Instructions for the task: Nothing outside the range below should be printed. Output exactly the lines from the line with "die,die_area,1940,um^2" to the line with "logic make-up after", both included.
====== Exercise data ======
`config.mk`:
```
export PLATFORM = sky130hd
export DESIGN_NAME = seq_gen
export DESIGN_NICKNAME = d
export VERILOG_FILES = /design/src/rtl/seq_gen.sv
export SDC_FILE = /design/constraint.sdc
export NUM_CORES = 1
export LEC_CHECK = 0
export CORE_UTILIZATION = 45
export CTS_CLUSTER_DIAMETER = 60
export CTS_CLUSTER_SIZE = 40
export DETAILED_ROUTE_END_ITERATION = 6
export PLACE_DENSITY = 0.76
export SYNTH_ARGS = -nofsm -noshare
export SYNTH_HDL_FRONTEND = slang
export SYNTH_SLANG_ARGS = --single-unit
```
`constraint.sdc`:
```
create_clock -name clk -period 1.89 [get_ports clk]
set_input_delay 0.189 -clock clk [delete_from_list [all_inputs] [get_ports clk]]
set_output_delay 0.189 -clock clk [all_outputs]
set_load 0.01 [all_outputs]
```
`src/rtl/seq_gen.sv`:
```
// seq_gen: parallel-load, LSB-first serial pattern transmitter with valid/ready stall.
// Optional SEQ_GEN_REPEAT_EN adds a 'loop' input that restarts the frame back-to-back.
module seq_gen #(
  parameter int WIDTH = 8,
  parameter int LW    = $clog2(WIDTH)
) (
  input  logic             clk,
  input  logic             reset,
  input  logic             start,
  input  logic [WIDTH-1:0] pattern,
  input  logic [LW-1:0]    len,
  input  logic             ready,
`ifdef SEQ_GEN_REPEAT_EN
  input  logic             loop,
`endif
  output logic             w,
  output logic             valid,
  output logic             busy,
  output logic             done,
  output logic [1:0]       State
);

  typedef enum logic [1:0] {
    IDLE = 2'b00,
    SEND = 2'b01,
    DONE = 2'b10,
    BAD  = 2'b11
  } state_t;

  state_t           state_r, state_s;
  logic [WIDTH-1:0] shreg_r, shreg_s;
  logic [LW-1:0]    cnt_r, cnt_s;
  logic             done_r, done_s;
  logic [LW-1:0]    len_clamp_s;
`ifdef SEQ_GEN_REPEAT_EN
  logic [WIDTH-1:0] reload_r, reload_s;
  logic [LW-1:0]    len_r, len_s;
`endif

  // Lengths beyond the shift register are clamped so no phantom zero bits are sent.
  assign len_clamp_s = (len > LW'(WIDTH - 1)) ? LW'(WIDTH - 1) : len;

  // Next-state and datapath update logic.
  always_comb begin
    state_s  = state_r;
    shreg_s  = shreg_r;
    cnt_s    = cnt_r;
    done_s   = 1'b0;
`ifdef SEQ_GEN_REPEAT_EN
    reload_s = reload_r;
    len_s    = len_r;
`endif
    case (state_r)
      IDLE: begin
        if (start) begin
          shreg_s  = pattern;
          cnt_s    = len_clamp_s;
          state_s  = SEND;
`ifdef SEQ_GEN_REPEAT_EN
          reload_s = pattern;
          len_s    = len_clamp_s;
`endif
        end else begin
          state_s = IDLE;
        end
      end
      SEND: begin
        if (ready) begin
          if (cnt_r != {LW{1'b0}}) begin
            shreg_s = {1'b0, shreg_r[WIDTH-1:1]};
            cnt_s   = cnt_r - LW'(1);
          end else begin
            done_s = 1'b1;
`ifdef SEQ_GEN_REPEAT_EN
            if (loop) begin
              shreg_s = reload_r;
              cnt_s   = len_r;
              state_s = SEND;
            end else begin
              state_s = DONE;
            end
`else
            state_s = DONE;
`endif
          end
        end else begin
          state_s = SEND;
        end
      end
      DONE:    state_s = IDLE;
      default: state_s = IDLE;
    endcase
  end

  // State and datapath registers; reset discards any partial frame.
  always_ff @(posedge clk or negedge reset) begin
    if (!reset) begin
      state_r  <= IDLE;
      shreg_r  <= {WIDTH{1'b0}};
      cnt_r    <= {LW{1'b0}};
      done_r   <= 1'b0;
`ifdef SEQ_GEN_REPEAT_EN
      reload_r <= {WIDTH{1'b0}};
      len_r    <= {LW{1'b0}};
`endif
    end else begin
      state_r  <= state_s;
      shreg_r  <= shreg_s;
      cnt_r    <= cnt_s;
      done_r   <= done_s;
`ifdef SEQ_GEN_REPEAT_EN
      reload_r <= reload_s;
      len_r    <= len_s;
`endif
    end
  end

  // Outputs decode registered state only, so ready/start never reach them combinationally.
  assign valid = (state_r == SEND);
  assign busy  = (state_r == SEND) || (state_r == DONE);
  assign w     = valid & shreg_r[0];
  assign done  = done_r;
  assign State = state_r;

endmodule

```
# After elaboration in Yosys (flattened, before gate mapping)
# Cells that the tools add are included.
dict set report totals {
  reg_bits 14
  input_bits 15
  out_inout_bits 6
  word_cells 34
}
dict set report op_classes {
  add_sub_neg 1
  order_cmp 1
  eq_ne 6
  n_mux 16
  n_bitwise 1
  n_reduce_logical 5
}
# operator count
set ops {}
lappend ops {{$mux W8} 3}
lappend ops {{$pmux W8 S2} 1}
lappend ops {{$mux W3} 4}
lappend ops {{$pmux W3 S2} 1}
lappend ops {{$mux W1} 4}
lappend ops {{$mux W2} 2}
lappend ops {{$ne A2 B2 Y1 const B} 2}
lappend ops {{$pmux W2 S2} 1}
lappend ops {{$reduce_and A4 Y1} 1}
lappend ops {{$gt A3 B3 Y1 const B} 1}
lappend ops {{$ne A3 B3 Y1 const B} 1}
lappend ops {{$reduce_bool A3 Y1} 1}
lappend ops {{$sub A3 B1 Y3 const B} 1}
lappend ops {{$eq A2 B1 Y1 const B} 1}
lappend ops {{$eq A2 B2 Y1 const B} 1}
lappend ops {{$logic_not A2 Y1} 1}
lappend ops {{$ne A2 B1 Y1 const B} 1}
lappend ops {{$reduce_bool A2 Y1} 1}
lappend ops {{$and A1 B1 Y1} 1}
lappend ops {{$logic_or A1 B1 Y1} 1}

# Longest topological paths before layout
dict set report depth {
  depth_word 4
  depth_mapped 8
  ltp_nobuf 6
}

# Least setup slack after synthesis
# No wires, ideal clock.
dict set report synth_path {
  kind {reg-to-reg}
  startpoint {register state_r[1], in the netlist State[1]}
  endpoint {register cnt_r[1]}
  setup_time_ns 0.079
  arrival_time_ns 1.586
  t_required_ns 1.811
  slack_ns 0.225
  stages_incl_launch_ff 9
  path_buffers 2
  period_less_slack_ns 1.665
  cell_sequence {dfrtp_1 > inv_1 > ha_1 > buf_4 > nand2_2 > o21ai_4 > and2_4 > buf_6 > mux2i_1}
}
dict set report synth_via {
  elab_chain_len 3
  elab_cells_between_ends 8
  cone_classes {eq/ne (4); mux (1); reduce/logical (3)}
}
# item line
set synth_rtl {}
lappend synth_rtl {{start, declared} 30} ;# state_t state_r, state_s;
lappend synth_rtl {{start signal, assigned} 107} ;# state_r <= state_s;
lappend synth_rtl {{$eq A2 B1 Y1 (*)} -}
lappend synth_rtl {{named net valid} 17} ;# output logic valid,
lappend synth_rtl {{$ne A2 B1 Y1 (no source line) (tied with other cells)} -}
lappend synth_rtl {{$reduce_and A4 Y1 (no source line)} -}
lappend synth_rtl {{end signal, assigned} 100} ;# cnt_r <= {LW{1'b0}};
lappend synth_rtl {{end signal, assigned} 109} ;# cnt_r <= cnt_s;
lappend synth_rtl {{end, declared} 32} ;# logic [LW-1:0] cnt_r, cnt_s;
# Mark *: on every way through the listed nets, which the timed path passes. The rest lies on a longest branch.
# A chain may end at the register's enable or synchronous reset.

# Worst setup path in the final report
dict set report layout_path {
  startpoint {register state_r[1], in the netlist State[1]}
  endpoint {output w}
}
dict set report layout_via {
  elab_chain_len 2
}
# item line
set layout_rtl {}
lappend layout_rtl {{$eq A2 B1 Y1} 119} ;# assign valid = (state_r == SEND);
lappend layout_rtl {{$and A1 B1 Y1} 121} ;# assign w = valid & shreg_r[0];
lappend layout_rtl {{end, declared} 16} ;# output logic w,
# Every way passes these cells.

==> run_results.csv <==
group,metric,value,unit
logic_synthesis,synth_cells,79,
drt,wl_met3,60,um
place,dpl.hpwl,1174,um
global_routing,grt_usage,0.1824,
logic_synthesis,synth_cell_type_count,24,
logic_synthesis,yosys_register_bits,14,
clock_tree,clockBufferDepth,2,
critical_path,crit_fanout,6,
layout,fillers,144,
critical_path,cp_slowest_stage_delay,0.53,ns
critical_path,crit_type,"reg2out",
pwr,leakagePower,0.0004601,uW
timing,fmax,0.5603,GHz
place,port_buffers,20,
timing,post-route-period-util,0.9444,
timing,rsz0062_at_grt,"no",
critical_path,crit_slowest_cell,"clkdlybuf4s50_1",
place,gp_congestion,0.8150,
layout,layout_commonest_cell,"clkdlybuf4s50_1",
critical_path,end_kind,"output port",
drt,dr.pass1.iters,6,
timing,relSlewSlack,0.5728,
global_routing,grt_start_max_net_pins,15,
pwr,p_per_area,1627,nW/um^2
die,die_area,1940,um^2
timing,maxSlewViolCount,0,
timing,finClkSkew,0.002716,ns
place,placed_area,1010,um^2
clock_tree,clockRootBuffer,"clkbuf_4",
clock_tree,cts_hold_buf,0,
drt,highest_layer,"met4",
drt,dr_wl_met2,703,um
drt,first_iter_violations,12,
die,row_count,14,
drt,viasPerCell,5.385,
place,post-place-cells,114,
critical_path,cp.required,1.70,ns
layout,final_cell_mix,"clkdlybuf4s50_1, a21oi_1, dfrtp_1",
critical_path,worstPathCellList,"inv_2, ha_4, and2_1, clkdlybuf4s50_1",
logic_synthesis,syn-cell-area,795.8,um^2
clock_tree,cts_tree,"built",
logic_synthesis,syn_nets,98,
clock_tree,post_cts_buffers,0,
layout,final_cells,117,
timing,finalSetupViolations,0,
die,fp.coreArea,1577,um^2
global_routing,grt_pass1_wl,2518,um
clock_tree,cts.sinks,14,
pwr,vdd_drop_max,0.8891,mV
layout,fin_area,1045,um^2
global_routing,antenna_found_initial,0,
layout,finalNetCount,122,
clock_tree,clk_pin_slew,0.08,ns
min_path,min_path_type,"in2async",
drt,via_count,630,
die,start_util,0.5048,
drt,routedWlPerCell,13.25,um
clock_tree,cts_buffers,3,
flow_run,maxCapViolations,0,
timing,hold_viol,0,
clock_tree,ctsResizeCount,1,
layout,area_delta_synth_final,31.29,%
logic_synthesis,ys_seq_area_frac,0.4403,
drt,drc,0,
critical_path,crit_arrival,1.60,ns
drt,ant_nets,0,
die,die_w,44.05,um
die,io_pins,21,
timing,period_needed,1.785,ns
layout,drive_above_1_share,0.1287,
drt,met1_length,752,um
timing,worst_pin_slew,0.6388,ns
global_routing,grt_overflow,0,
clock_tree,htreeDepth,1,
logic_synthesis,yosys_warnings,0,
die,die_h,44.05,um
global_routing,grt_pass1_vias,598,
drt,routed_wl,1550,um
layout,diodes,0,
clock_tree,insertion_delay,0.27,ns
timing,tns,0,ns
critical_path,critPathLaunchType,"flop",
logic_synthesis,avgSynthCellArea,10.07,um^2
outcome,outcome,"completed",
==> logic make-up after synthesis <==
logic type,Yosys count,share of synthesized area
adder cells (fa/ha/maj),4,0.06290
AO/OA/AOI/OAI,22,0.1572
flip-flops,14,0.4403
AND/OR/NAND/NOR,19,0.1494
multiplexers,10,0.1258
buffers and inverters,10,0.06447
==> state kept, by name (all words and copies together) (netlist names) <==
register and cells:
shreg_r 8, cnt_r 3, State 2, done 1
==> worst max-delay path, delay by kind of cell (launching register included) <==
| kind | cells | cell delay [ns] |
|---|---|---|
| fa+ha+maj | 1 | 0.16 |
| buf+inv | 2 | 0.62 |
| flops | 1 | 0.39 |
| simple gates | 1 | 0.14 |
==> path summary, 6_finish.rpt <==
check / to / start / slack [ns] / cells past startpoint
worst max register to register: cnt_r[1] / State[0] / 0.33 / 6
worst min-delay path: cnt_r[1] / reset / 0.31 / 1
worst min register to register: shreg_r[4] / shreg_r[4] / 0.55 / 2
min in group clk: shreg_r[2] / pattern[2] / 0.54 / 3
max in group asynchronous: cnt_r[2] / reset / 1.17 / 1
worst max-delay path: w / State[1] / 0.11 / 4
==> stage by stage <==
step             util  power [uW]  hold slack [ns]  setup slack, ns
3_5_place_dp   0.6405        1520           0.5225           0.2528
5_1_grt        0.6627        1842           0.3533          0.03366
6_report       0.6627        1699           0.3053           0.1051
3_3_place_gp   0.6405        1503           0.5298           0.2760
2_1_floorplan       -        1250          -0.1066           0.2249
4_1_cts        0.6563        1691           0.3372        0.0001742
==> power breakdown <==
group          internal [uW]  switching [uW]
registers                438            88.9
logic                    510             500
clock network           73.8            89.1
==> routing by layer <==
layer,vias to the layer above,global-route usage
li1,315,-
met1,294,0.2440
met2,17,0.2735
met3,4,0.03673
met4,0,0.1091
met5,-,0
==> cell usage after synthesis <==
| master | instances | area (um^2) |
|---|---|---|
| a21oi_1 | 15 | 75.07 |
| dfrtp_1 | 14 | 350.3 |
| mux2i_1 | 10 | 100.1 |
| inv_1 | 6 | 22.52 |
| nand2_1 | 6 | 22.52 |
| ha_1 | 4 | 50.05 |
| o21ai_0 | 4 | 20.02 |
| buf_2 | 2 | 10.01 |
| nand3b_1 | 2 | 15.01 |
| nor2_1 | 2 | 7.510 |
| a22oi_1 | 1 | 7.510 |
| a31oi_1 | 1 | 6.260 |
| and2_1 | 1 | 6.260 |
| and2_4 | 1 | 8.760 |
| buf_4 | 1 | 7.510 |
| buf_6 | 1 | 11.26 |
| nand2_2 | 1 | 6.260 |
| nand2b_1 | 1 | 6.260 |
| nand2b_4 | 1 | 13.76 |
| nand3_1 | 1 | 5.000 |
| nor2b_4 | 1 | 13.76 |
| nor3_1 | 1 | 5.000 |
| nor4b_1 | 1 | 8.760 |
| o21ai_4 | 1 | 16.27 |
==> final cells by class <==
class | count | area, um^2 | area share
inverters | 6 | 22.52 | 0.02156
well taps | 16 | 20.02 | 0.01916
flip-flops and latches | 14 | 350.3 | 0.3353
repair buffers | 23 | 222.7 | 0.2132
clock buffers | 3 | 22.52 | 0.02156
multi-input cells | 55 | 406.6 | 0.3892
No activity file was read; power rests on OpenSTA's default activity.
======
Answer to this problem:
die,die_area,1940,um^2
timing,maxSlewViolCount,0,
timing,finClkSkew,0.002716,ns
place,placed_area,1010,um^2
clock_tree,clockRootBuffer,"clkbuf_4",
clock_tree,cts_hold_buf,0,
drt,highest_layer,"met4",
drt,dr_wl_met2,703,um
drt,first_iter_violations,12,
die,row_count,14,
drt,viasPerCell,5.385,
place,post-place-cells,114,
critical_path,cp.required,1.70,ns
layout,final_cell_mix,"clkdlybuf4s50_1, a21oi_1, dfrtp_1",
critical_path,worstPathCellList,"inv_2, ha_4, and2_1, clkdlybuf4s50_1",
logic_synthesis,syn-cell-area,795.8,um^2
clock_tree,cts_tree,"built",
logic_synthesis,syn_nets,98,
clock_tree,post_cts_buffers,0,
layout,final_cells,117,
timing,finalSetupViolations,0,
die,fp.coreArea,1577,um^2
global_routing,grt_pass1_wl,2518,um
clock_tree,cts.sinks,14,
pwr,vdd_drop_max,0.8891,mV
layout,fin_area,1045,um^2
global_routing,antenna_found_initial,0,
layout,finalNetCount,122,
clock_tree,clk_pin_slew,0.08,ns
min_path,min_path_type,"in2async",
drt,via_count,630,
die,start_util,0.5048,
drt,routedWlPerCell,13.25,um
clock_tree,cts_buffers,3,
flow_run,maxCapViolations,0,
timing,hold_viol,0,
clock_tree,ctsResizeCount,1,
layout,area_delta_synth_final,31.29,%
logic_synthesis,ys_seq_area_frac,0.4403,
drt,drc,0,
critical_path,crit_arrival,1.60,ns
drt,ant_nets,0,
die,die_w,44.05,um
die,io_pins,21,
timing,period_needed,1.785,ns
layout,drive_above_1_share,0.1287,
drt,met1_length,752,um
timing,worst_pin_slew,0.6388,ns
global_routing,grt_overflow,0,
clock_tree,htreeDepth,1,
logic_synthesis,yosys_warnings,0,
die,die_h,44.05,um
global_routing,grt_pass1_vias,598,
drt,routed_wl,1550,um
layout,diodes,0,
clock_tree,insertion_delay,0.27,ns
timing,tns,0,ns
critical_path,critPathLaunchType,"flop",
logic_synthesis,avgSynthCellArea,10.07,um^2
outcome,outcome,"completed",
==> logic make-up after synthesis <==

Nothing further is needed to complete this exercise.